# Exercise objective
In the records that follow, find the line with "5'd12: v = 32'h0003FFFF;"; from there, retype every line exactly through the line with "5'd18: v = 32'h00000FFF;", which also belongs to the answer.

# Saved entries
File: config.mk
export PLATFORM = sky130hd
export DESIGN_NAME = rgb_to_hsv_convert_core
export DESIGN_NICKNAME = d
export VERILOG_FILES = /design/src/hdl/rhc_pkg.sv /design/src/hdl/rhc_front.sv /design/src/hdl/rhc_div_pipe.sv /design/src/hdl/rhc_back.sv /design/src/hdl/rhc_out_skid.sv /design/src/hdl/rgb_to_hsv_convert_core.sv
export SDC_FILE = /design/constraint.sdc
export NUM_CORES = 2
export LEC_CHECK = 0
export BUFFER_PORTS_ARGS = -buffer_cell sky130_fd_sc_hd__buf_2
export CORE_MARGIN = 4
export CORE_UTILIZATION = 40
export DETAILED_ROUTE_END_ITERATION = 12
export SETUP_SLACK_MARGIN = 0.4
export SLEW_MARGIN = 30
export SYNTH_ARGS = -nofsm -noshare
export SYNTH_HDL_FRONTEND = slang
export SYNTH_SLANG_ARGS = --single-unit
File: constraint.sdc
create_clock -name clk -period 61.2 [get_ports clk]
set_clock_uncertainty 0.2 [all_clocks]
set_input_delay 6.12 -clock clk [delete_from_list [all_inputs] [get_ports clk]]
set_output_delay 6.12 -clock clk [all_outputs]
set_load 0.01 [all_outputs]
File: src/hdl/rhc_pkg.sv
package rhc_pkg;

	// Field widths fixed by the stream format.
	localparam int FIELD_W   = 16;
	localparam int HUE_OUT_W = 15;

	// Hue geometry in whole degrees, scaled by the fraction bits in the datapath.
	localparam int SIXTY_DEG  = 60;
	localparam int FULL_DEG   = 360;
	localparam int GREEN_MULT = 2;
	localparam int BLUE_MULT  = 4;

	// Which channel holds the maximum, and therefore the hue sector.
	typedef enum logic [1:0] {
		SECT_RED,
		SECT_GREEN,
		SECT_BLUE
	} sector_t;

	// Hue control that rides alongside the dividers.
	typedef struct packed {
		sector_t sector;
		logic    neg;
		logic    gray;
	} hue_ctl_t;

	// Input beat, red in the lowest bits.
	typedef struct packed {
		logic [FIELD_W-1:0] alpha;
		logic [FIELD_W-1:0] blue;
		logic [FIELD_W-1:0] green;
		logic [FIELD_W-1:0] red;
	} pixel_in_t;

	// Output beat, hue in the lowest bits, one spare bit on top.
	typedef struct packed {
		logic                 spare;
		logic [FIELD_W-1:0]   alpha;
		logic [FIELD_W-1:0]   bright;
		logic [FIELD_W-1:0]   sat;
		logic [HUE_OUT_W-1:0] hue;
	} pixel_out_t;

endpackage

File: src/hdl/rhc_front.sv
module rhc_front #(
	parameter int CHANNEL_BITS  = 16,
	parameter int HUE_FRAC_BITS = 6,
	parameter int HUE_QUO_W     = 12
) (
	input  logic                                  clk,
	input  logic                                  arst_n,
	input  logic                                  ce,
	input  logic                                  in_valid,
	input  logic [CHANNEL_BITS-1:0]               red,
	input  logic [CHANNEL_BITS-1:0]               green,
	input  logic [CHANNEL_BITS-1:0]               blue,
	input  logic [rhc_pkg::FIELD_W-1:0]           alpha,
	input  logic [rhc_pkg::FIELD_W-1:0]           threshold,
	output logic                                  valid_s2,
	output logic [rhc_pkg::FIELD_W-1:0]           alpha_s2,
	output logic [CHANNEL_BITS-1:0]               bright_s2,
	output rhc_pkg::hue_ctl_t                     ctl_s2,
	output logic [2*CHANNEL_BITS-1:0]             sat_num_s2,
	output logic [CHANNEL_BITS+HUE_QUO_W-1:0]     hue_num_s2
);
	import rhc_pkg::*;

	localparam int CB        = CHANNEL_BITS;
	localparam int HUE_NUM_W = CB + HUE_QUO_W;
	localparam int CMP_W     = (CB > FIELD_W) ? CB : FIELD_W;

	logic          red_max;
	logic          green_max;
	sector_t       sector;
	logic [CB-1:0] max_val;
	logic [CB-1:0] min_val;
	logic [CB-1:0] hi_op;
	logic [CB-1:0] lo_op;

	logic              valid_s1;
	logic [FIELD_W-1:0] alpha_s1;
	logic [CB-1:0]     max_s1;
	logic [CB-1:0]     min_s1;
	sector_t           sector_s1;
	logic signed [CB:0] diff_s1;

	logic [CB-1:0]        delta;
	logic [CMP_W-1:0]     delta_c;
	logic [CMP_W-1:0]     thr_c;
	logic                 neg;
	logic signed [CB:0]   diff_abs;
	logic [CB-1:0]        mag;
	hue_ctl_t             ctl;

	// Pick the largest channel; red wins ties, then green.
	always_comb begin
		red_max   = (red >= green) && (red >= blue);
		green_max = !red_max && (green >= blue);
		if (red_max) begin
			sector  = SECT_RED;
			max_val = red;
			hi_op   = green;
			lo_op   = blue;
		end else if (green_max) begin
			sector  = SECT_GREEN;
			max_val = green;
			hi_op   = blue;
			lo_op   = red;
		end else begin
			sector  = SECT_BLUE;
			max_val = blue;
			hi_op   = red;
			lo_op   = green;
		end
		if (red <= green) begin
			min_val = (red <= blue) ? red : blue;
		end else begin
			min_val = (green <= blue) ? green : blue;
		end
	end

	// Stage 1 control.
	always_ff @(posedge clk or negedge arst_n) begin
		if (!arst_n) begin
			valid_s1 <= 1'b0;
		end else if (ce) begin
			valid_s1 <= in_valid;
		end
	end

	// Stage 1 data: extremes, sector and the signed hue numerator.
	always_ff @(posedge clk) begin
		if (ce) begin
			alpha_s1  <= alpha;
			max_s1    <= max_val;
			min_s1    <= min_val;
			sector_s1 <= sector;
			diff_s1   <= $signed({1'b0, hi_op}) - $signed({1'b0, lo_op});
		end
	end

	// Chroma, gray test and magnitude of the hue numerator.
	always_comb begin
		delta    = max_s1 - min_s1;
		delta_c  = CMP_W'(delta);
		thr_c    = CMP_W'(threshold);
		neg      = diff_s1[CB];
		diff_abs = neg ? -diff_s1 : diff_s1;
		mag      = diff_abs[CB-1:0];
		ctl.sector = sector_s1;
		ctl.neg    = neg;
		ctl.gray   = (delta == '0) || (delta_c < thr_c);
	end

	// Stage 2 control.
	always_ff @(posedge clk or negedge arst_n) begin
		if (!arst_n) begin
			valid_s2 <= 1'b0;
		end else if (ce) begin
			valid_s2 <= valid_s1;
		end
	end

	// Stage 2 data: the two dividends, built from shifts and one subtract each.
	always_ff @(posedge clk) begin
		if (ce) begin
			alpha_s2   <= alpha_s1;
			bright_s2  <= max_s1;
			ctl_s2     <= ctl;
			sat_num_s2 <= ((2*CB)'(delta) << CB) - (2*CB)'(delta);
			hue_num_s2 <= (HUE_NUM_W'(mag) << (HUE_FRAC_BITS + 6))
				- (HUE_NUM_W'(mag) << (HUE_FRAC_BITS + 2));
		end
	end

endmodule
===== src/assert_macros.svh =====
// Assertion macros used by the accumulator core.
`ifndef ASSERT_MACROS_SVH
`define ASSERT_MACROS_SVH

// Checked on every rising clock edge outside reset.
`define PLAC_ASSERT(lbl, clk, rst_n, prop, msg) \
    lbl: assert property (@(posedge clk) disable iff (!rst_n) prop) else $error(msg);

// Checked on every rising clock edge, reset included.
`define PLAC_ASSERT_ALWAYS(lbl, clk, prop, msg) \
    lbl: assert property (@(posedge clk) prop) else $error(msg);

`endif


===== src/plac_pkg.sv =====
// Types, codes and constants of the path length accumulator.
`default_nettype none
package plac_pkg;

    localparam logic [1:0] CMD_LINE = 2'd0;
    localparam logic [1:0] CMD_ARC  = 2'd1;
    localparam logic [1:0] CMD_BACK = 2'd2;

    localparam logic [47:0] SUM_MAX = 48'hFFFF_FFFF_FFFF;

    localparam int SQRT_STEPS   = 33;
    localparam int DIV_STEPS    = 64;
    localparam int CORDIC_STEPS = 31;

    // Datapath operations issued by the controller.
    localparam logic [3:0] OP_NONE       = 4'd0;
    localparam logic [3:0] OP_LOAD       = 4'd1;
    localparam logic [3:0] OP_SQX        = 4'd2;
    localparam logic [3:0] OP_SQY        = 4'd3;
    localparam logic [3:0] OP_SQRT_STEP  = 4'd4;
    localparam logic [3:0] OP_CHK        = 4'd5;
    localparam logic [3:0] OP_DIV_INIT   = 4'd6;
    localparam logic [3:0] OP_DIV_STEP   = 4'd7;
    localparam logic [3:0] OP_SSQ        = 4'd8;
    localparam logic [3:0] OP_CORD_INIT  = 4'd9;
    localparam logic [3:0] OP_CORD_STEP  = 4'd10;
    localparam logic [3:0] OP_MUL        = 4'd11;
    localparam logic [3:0] OP_FIN        = 4'd12;

    typedef struct packed {
        logic [1:0]         command;
        logic signed [31:0] target_x;
        logic signed [31:0] target_y;
        logic [31:0]        radius;
    } t_in;

    typedef struct packed {
        logic [47:0] total_distance;
        logic        arc_error;
        logic        saturated;
    } t_out;

    typedef struct packed {
        logic [3:0] op;
        logic [4:0] idx;
    } t_dp_cmd;

    typedef struct packed {
        logic mov;       // line or arc command captured
        logic line;      // line command captured
        logic arc_skip;  // arc rejected or zero chord; valid in the check step
    } t_dp_sts;

    // Arctangent of 2^-i, Q2.30, truncated.
    function automatic logic [31:0] atan_q30(input logic [4:0] i);
        logic [31:0] v;
        case (i)
            5'd0:  v = 32'h3243F6A8;
            5'd1:  v = 32'h1DAC6705;
            5'd2:  v = 32'h0FADBAFC;
            5'd3:  v = 32'h07F56EA6;
            5'd4:  v = 32'h03FEAB76;
            5'd5:  v = 32'h01FFD55B;
            5'd6:  v = 32'h00FFFAAA;
            5'd7:  v = 32'h007FFF55;
            5'd8:  v = 32'h003FFFEA;
            5'd9:  v = 32'h001FFFFD;
            5'd10: v = 32'h000FFFFF;
            5'd11: v = 32'h0007FFFF;
            5'd12: v = 32'h0003FFFF;
            5'd13: v = 32'h0001FFFF;
            5'd14: v = 32'h0000FFFF;
            5'd15: v = 32'h00007FFF;
            5'd16: v = 32'h00003FFF;
            5'd17: v = 32'h00001FFF;
            5'd18: v = 32'h00000FFF;
            5'd19: v = 32'h000007FF;
            5'd20: v = 32'h000003FF;
            5'd21: v = 32'h000001FF;
            5'd22: v = 32'h000000FF;
            5'd23: v = 32'h0000007F;
            5'd24: v = 32'h0000003F;
            5'd25: v = 32'h0000001F;
            5'd26: v = 32'h0000000F;
            5'd27: v = 32'h00000008;
            5'd28: v = 32'h00000004;
            5'd29: v = 32'h00000002;
            5'd30: v = 32'h00000001;
            default: v = 32'h00000000;
        endcase
        return v;
    endfunction

endpackage
`default_nettype wire


===== src/plac_ctrl.sv =====
// Controller state machine that sequences the shared datapath.
`default_nettype none
module plac_ctrl
    import plac_pkg::*;
(
    input  wire logic    i_clk,
    input  wire logic    i_rst_n,
    input  wire logic    i_in_valid,
    output logic         o_in_stall,
    output logic         o_out_valid,
    input  wire logic    i_out_stall,
    input  wire t_dp_sts i_sts,
    output t_dp_cmd      o_cmd
);

    localparam logic [3:0] S_IDLE  = 4'd0;
    localparam logic [3:0] S_SQX   = 4'd1;
    localparam logic [3:0] S_SQY   = 4'd2;
    localparam logic [3:0] S_SQRT  = 4'd3;
    localparam logic [3:0] S_CHK   = 4'd4;
    localparam logic [3:0] S_DINIT = 4'd5;
    localparam logic [3:0] S_DIV   = 4'd6;
    localparam logic [3:0] S_SSQ   = 4'd7;
    localparam logic [3:0] S_SQRT2 = 4'd8;
    localparam logic [3:0] S_CINIT = 4'd9;
    localparam logic [3:0] S_CORD  = 4'd10;
    localparam logic [3:0] S_MUL   = 4'd11;
    localparam logic [3:0] S_FIN   = 4'd12;

    localparam logic [5:0] SQRT_LAST = 6'(SQRT_STEPS - 1);
    localparam logic [5:0] DIV_LAST  = 6'(DIV_STEPS - 1);
    localparam logic [5:0] CORD_LAST = 6'(CORDIC_STEPS - 1);

    logic [3:0] r_state, n_state;
    logic [5:0] r_cnt, n_cnt;
    logic       r_valid, n_valid;

    always_comb begin
        n_state   = r_state;
        n_cnt     = r_cnt + 6'd1;
        n_valid   = r_valid && i_out_stall;
        o_cmd.op  = OP_NONE;
        o_cmd.idx = r_cnt[4:0];
        unique case (r_state)
            S_IDLE: begin
                if (i_in_valid) begin
                    o_cmd.op = OP_LOAD;
                    n_state  = S_SQX;
                end
            end
            S_SQX: begin
                if (i_sts.mov) begin
                    o_cmd.op = OP_SQX;
                    n_state  = S_SQY;
                end else begin
                    n_state = S_FIN;
                end
            end
            S_SQY: begin
                o_cmd.op = OP_SQY;
                n_cnt    = '0;
                n_state  = S_SQRT;
            end
            S_SQRT: begin
                o_cmd.op = OP_SQRT_STEP;
                if (r_cnt == SQRT_LAST) begin
                    n_state = S_CHK;
                end
            end
            S_CHK: begin
                o_cmd.op = OP_CHK;
                n_state  = (i_sts.line || i_sts.arc_skip) ? S_FIN : S_DINIT;
            end
            S_DINIT: begin
                o_cmd.op = OP_DIV_INIT;
                n_cnt    = '0;
                n_state  = S_DIV;
            end
            S_DIV: begin
                o_cmd.op = OP_DIV_STEP;
                if (r_cnt == DIV_LAST) begin
                    n_state = S_SSQ;
                end
            end
            S_SSQ: begin
                o_cmd.op = OP_SSQ;
                n_cnt    = '0;
                n_state  = S_SQRT2;
            end
            S_SQRT2: begin
                o_cmd.op = OP_SQRT_STEP;
                if (r_cnt == SQRT_LAST) begin
                    n_state = S_CINIT;
                end
            end
            S_CINIT: begin
                o_cmd.op = OP_CORD_INIT;
                n_cnt    = '0;
                n_state  = S_CORD;
            end
            S_CORD: begin
                o_cmd.op = OP_CORD_STEP;
                if (r_cnt == CORD_LAST) begin
                    n_state = S_MUL;
                end
            end
            S_MUL: begin
                o_cmd.op = OP_MUL;
                n_state  = S_FIN;
            end
            S_FIN: begin
                // The result register is free or is being emptied this cycle.
                if (!r_valid || !i_out_stall) begin
                    o_cmd.op = OP_FIN;
                    n_valid  = 1'b1;
                    n_state  = S_IDLE;
                end
            end
            default: begin
                n_state = S_IDLE;
            end
        endcase
    end

    always_ff @(posedge i_clk) begin
        if (!i_rst_n) begin
            r_state <= S_IDLE;
            r_cnt   <= '0;
            r_valid <= 1'b0;
        end else begin
            r_state <= n_state;
            r_cnt   <= n_cnt;
            r_valid <= n_valid;
        end
    end

    assign o_in_stall  = (r_state != S_IDLE);
    assign o_out_valid = r_valid;

endmodule
`default_nettype wire


===== config.mk =====
export PLATFORM = sky130hd
export DESIGN_NAME = plac_ctrl
export DESIGN_NICKNAME = d
export VERILOG_FILES = /design/src/assert_macros.svh /design/src/plac_pkg.sv /design/src/plac_ctrl.sv
export SDC_FILE = /design/constraint.sdc
export NUM_CORES = 1
export LEC_CHECK = 0
export BUFFER_PORTS_ARGS = -buffer_cell sky130_fd_sc_hd__buf_2
export CELL_PAD_IN_SITES_DETAIL_PLACEMENT = 0
export CELL_PAD_IN_SITES_GLOBAL_PLACEMENT = 1
export CORE_MARGIN = 5
export CORE_UTILIZATION = 41
export CTS_CLUSTER_SIZE = 30
export DETAILED_ROUTE_END_ITERATION = 12
export HOLD_SLACK_MARGIN = 0.05
export PLACE_DENSITY = 0.88
export SLEW_MARGIN = 20
export SYNTH_ARGS = -nofsm -noshare
export SYNTH_HDL_FRONTEND = slang
export SYNTH_SLANG_ARGS = --single-unit
export TNS_END_PERCENT = 50

===== constraint.sdc =====
create_clock -name i_clk -period 3.2 [get_ports i_clk]
set_input_delay 0.64 -clock i_clk [delete_from_list [all_inputs] [get_ports i_clk]]
set_output_delay 0.64 -clock i_clk [all_outputs]
set_load 0.03 [all_outputs]

# Word-level counts from Yosys, hierarchy flattened
# Cells that the tools add are included.
[word_totals]
rom_bits = 0
out_inout_bits = 11
ramBits = 0
register_bits = 11
mem_count = 0
latch_bits = 0
inputBits = 7
[classes]
n_eq_ne = 21
n_mul = 0
n_lt_le_gt_ge = 0
n_reduce_logical = 10
n_shift = 0
mux = 15
bitwise = 1
n_addsub = 1
div_mod_pow = 0
[ops]
columns = ["op", "count"]
rows = [
  ["4-bit one-hot mux with 13 select lines", 1],
  ["4-bit one-hot mux with 12 select lines", 1],
  ["4-bit two-way mux", 9],
  ["4-bit == test (second input constant)", 5],
  ["4-bit by 3-bit == test with 1-bit output (second input constant)", 4],
  ["6-bit == test (second input constant)", 2],
  ["2-bit != test (second input constant)", 6],
  ["4-bit by 2-bit == test with 1-bit output (second input constant)", 2],
  ["6-bit by 1-bit adder with 6-bit output (second input constant)", 1],
  ["6-bit by 5-bit == test with 1-bit output (second input constant)", 1],
  ["6-bit AND reduction", 1],
  ["5-bit OR reduction", 1],
  ["4-bit by 1-bit == test with 1-bit output (second input constant)", 1],
  ["4-bit logical NOT", 1],
  ["4-bit nonzero test", 1],
  ["1-bit two-way mux", 3],
  ["1-bit logical NOT", 2],
  ["1-bit logical OR", 2],
  ["2-bit two-way mux", 1],
  ["2-bit OR reduction", 1],
  ["1-bit logical AND", 1],
  ["1-bit NOT", 1],
]

# Depth between registers and ports, before layout
# Gate-level depths: netlist of run 1.
[depth]
depth_word = 4
ltp_mapped = 6

# Worst setup path after synthesis of run 1
# Ideal clock, no wire load.
[synth_path]
path_kind = "reg-to-output"
from = "register r_state[1]"
to = "output o_cmd[7] in the netlist's numbering"
arrival_ns = 1.407
n_path_buf = 1
path_stages_with_launch = 6
setup_slack_ns = 1.153
required_ns = 2.560
cell_sequence = "dfxtp_1 > clkbuf_1 > nand2_1 > nor2_1 > a21oi_1 > o22ai_1"
[synth_lines]
columns = ["element", "line", "text"]
rows = [
  ["start, declared", "plac_ctrl.sv:34", "logic [3:0] r_state, n_state;"],
  ["start signal, assigned", "plac_ctrl.sv:131", "r_state <= n_state;"],
  ["end, declared", "plac_ctrl.sv:13", "output t_dp_cmd o_cmd"],
]

==> results.py, run 1 <==
metrics = {
    "logic_synthesis": {
        "yosys.area.top_type": "dfxtp_1",
        "synthSimpleGateAreaFrac": 0.2933,
        "synth_top_family_by_area": "simple AND/OR/NAND/NOR gates",
        "synth-main-ff-cell": "dfxtp_1",
        "synth_adder_area_share": 0.04444,
        "ys_async_sr_fraction": 0,
        "synthTopCellsByArea": "dfxtp_1 26%, nor2_1 4.9%, buf_4 4.4%",
        "yosysUniqueCellTypes": 43,
        "synth_compound_area_frac": 0.2415,
        "syn-mean-instance-area_sq_um": 7.893,
        "synth_top_area_share": 0.2607,
        "synth_area_sq_um": 844.6,
        "yosysSeqAreaShare": 0.2607,
        "yosysWarnings": 0,
        "synth-seq-cells": 11,
        "syn_inst": 107,
        "synth_edf_count": 0,
        "syn-num-nets": 117,
        "synth_xor_area_frac": 0.04148,
        "synth_common_cells": "11 x dfxtp_1, 11 x nor2_1, 6 x inv_1, 6 x nand3_1",
        "synthMuxAreaShare": 0.01185,
    },
    "place": {
        "place.gp.congestion": 0.8201,
        "post-dp-hpwl_mm": 1.450,
        "io_buffer_count": 17,
    },
    "final_layout": {
        "drive_gt1_frac": 0.2203,
        "area_delta_synth_final_pct": 9.630,
        "nets": 129,
        "n_antenna_cell": 0,
    },
    "worst_setup_path": {
        "critPathRequiredTime_ns": 2.56,
        "critPathMaxFanout": 19,
        "startpoint_type": "flip-flop",
        "crit_type": "reg2out",
        "cp-end-kind": "output pin",
        "r2r_cells": 4,
        "arrival_ns": 1.73,
    },
    "pwr": {
        "ir_drop_v": 0.0005175,
        "p_per_area_mw_per_mm2": 930.1,
        "p_leak_nw": 0.3838,
        "power_uw": 861.2,
    },
    "detailed_routing": {
        "wire_per_inst_um": 12.99,
        "highest_layer": "met4",
        "wl_met2_um": 892,
        "drc": 0,
        "viasPerCell": 5.483,
        "vias": 795,
        "drtIter0Drc": 14,
        "met1_length_um": 891,
        "route.met3.wl_um": 84,
        "first_pass_iters": 4,
        "wl_mm": 1.883,
        "ant_nets": 0,
    },
    "grt": {
        "antenna_found_initial": 0,
        "grt_overflow": 0,
        "grt_max_degree": 20,
        "grt.total_usage": 0.1239,
        "grt_first_pass_wirelength_mm": 3.208,
        "grt_pass1_vias": 701,
    },
    "sta": {
        "rsz0062_at_grt": "false",
        "clock_skew_ns": 0.0008357,
        "layout_min_cycle_time_ns": 2.367,
        "min_period_over_period": 0.7396,
        "hold_violations": 0,
        "tightest_slew_ns": 0.6376,
        "fin_setup_tns_ns": 0,
        "clock.fmax_mhz": 422.5,
        "slew-limit-headroom": 0.5744,
        "setup_viol": 0,
        "slew_violations": 0,
    },
    "clocking": {
        "cts_buffers": 3,
        "cts_buffer_depth": 2,
        "cts_hold_buffers": 0,
        "cts_tree": "done",
        "clkTransAtPathRegs_ns": 0.07,
        "cts_root_buffer": "clkbuf_4",
        "clock_latency_ns": 0.26,
        "post_cts_buffers": 0,
        "ctsResizeCount": 0,
        "htree_levels": 1,
        "clock_sinks": 11,
    },
    "die": {
        "die_w_um": 55.39,
        "boundaryPins": 18,
        "fp-row-count": 16,
        "dieArea_sq_mm": 0.003068,
        "start_util": 0.4305,
        "core-area_sq_mm": 0.001962,
        "dieHeight_um": 55.39,
    },
    "flow_run": {
        "maxCapViolations": 0,
    },
    "status": {
        "status": "finished clean",
    },
    "min_path": {
        "whs_path_depth": 1,
        "min_path_type": "reg2reg",
    },
}
[final timing paths]
check | from | end | slack, ns
min | r_cnt[0] | r_cnt[0] | 0.47
min reg2reg | r_cnt[0] | r_cnt[0] | 0.47
max reg2reg | r_state[2] | r_state[1] | 1.30
max | r_state[2] | o_cmd[5] | 0.83
[final cells by class]
class,instances,area (sq um)
well taps,27,33.78
flip-flops and latches,11,220.2
inverters,7,26.28
clock buffers,4,26.28
repair buffers,17,85.08
multi-input cells,79,534.3
fillers,232,1036
[where the power goes]
| part | switching (mW) | internal, mW | leakage, nW |
|---|---|---|---|
| Sequential | 0.102 | 0.173 | 0.0899 |
| Clock | 0.0437 | 0.0482 | 0.0150 |
| Combinational | 0.303 | 0.191 | 0.279 |
[metrics by stage]
step / setup slack [ns] / util / hold slack, ns / instance area, sq um / instances
final: 0.8333 / 0.4719 / 0.4739 / 925.9 / 145
after global routing: 0.6956 / 0.4719 / 0.5029 / 925.9 / 145
after CTS: 0.8563 / 0.4719 / 0.4819 / 925.9 / 145
after detailed placement: 1.135 / 0.4585 / 0.4656 / 899.6 / 141
after global placement: 1.176 / 0.4585 / 0.4550 / 899.6 / 141
after floorplan: 1.153 / - / 0.4415 / 844.6 / 107
[layout by cell type, fill, tap and decap left out, types with 2 or more instances in the layout]
cell type / n
or2_1: 2
inv_1: 6
a21oi_1: 3
o21ai_1: 4
clkbuf_4: 3
xor2_1: 2
dfxtp_1: 11
ha_1: 3
or3_1: 2
o22ai_1: 2
buf_2: 17
o21ai_0: 4
xnor2_1: 2
o221ai_1: 2
nand3_1: 6
nand2b_1: 2
nand2_1: 5
nor3_1: 4
nor2_1: 11
nor2b_1: 4
[critical path, stage by stage, from the launching register on]
cell     delay [ns]
dfxtp_1        0.73
nor3_1         0.13
or3_1          0.32
o21ai_1        0.07
buf_2          0.21
[flip-flops by register name (all words and copies together) (netlist names)]
| name | flops |
|---|---|
| r_cnt | 6 |
| o_out_valid | 1 |
| r_state | 4 |
[routing by layer]
metal | vias to the layer above | GRT usage
met1 | 370 | 0.1702
li1 | 403 | -
met3 | 2 | 0.02331
met4 | 0 | 0.06250
met2 | 20 | 0.1824
met5 | - | 0
[kinds of logic (layout without fill, tap and decap cells)]
kind of cell    after synthesis  count (layout)
fa+ha+maj                     3               3
flops                        11              11
mux                           1               1
compound gates               26              26
simple gates                 45              45
xor+xnor                      4               4
buf+inv                      17              28
No activity file was read; power rests on OpenSTA's default activity.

# Finished exercise
            5'd12: v = 32'h0003FFFF;
            5'd13: v = 32'h0001FFFF;
            5'd14: v = 32'h0000FFFF;
            5'd15: v = 32'h00007FFF;
            5'd16: v = 32'h00003FFF;
            5'd17: v = 32'h00001FFF;
            5'd18: v = 32'h00000FFF;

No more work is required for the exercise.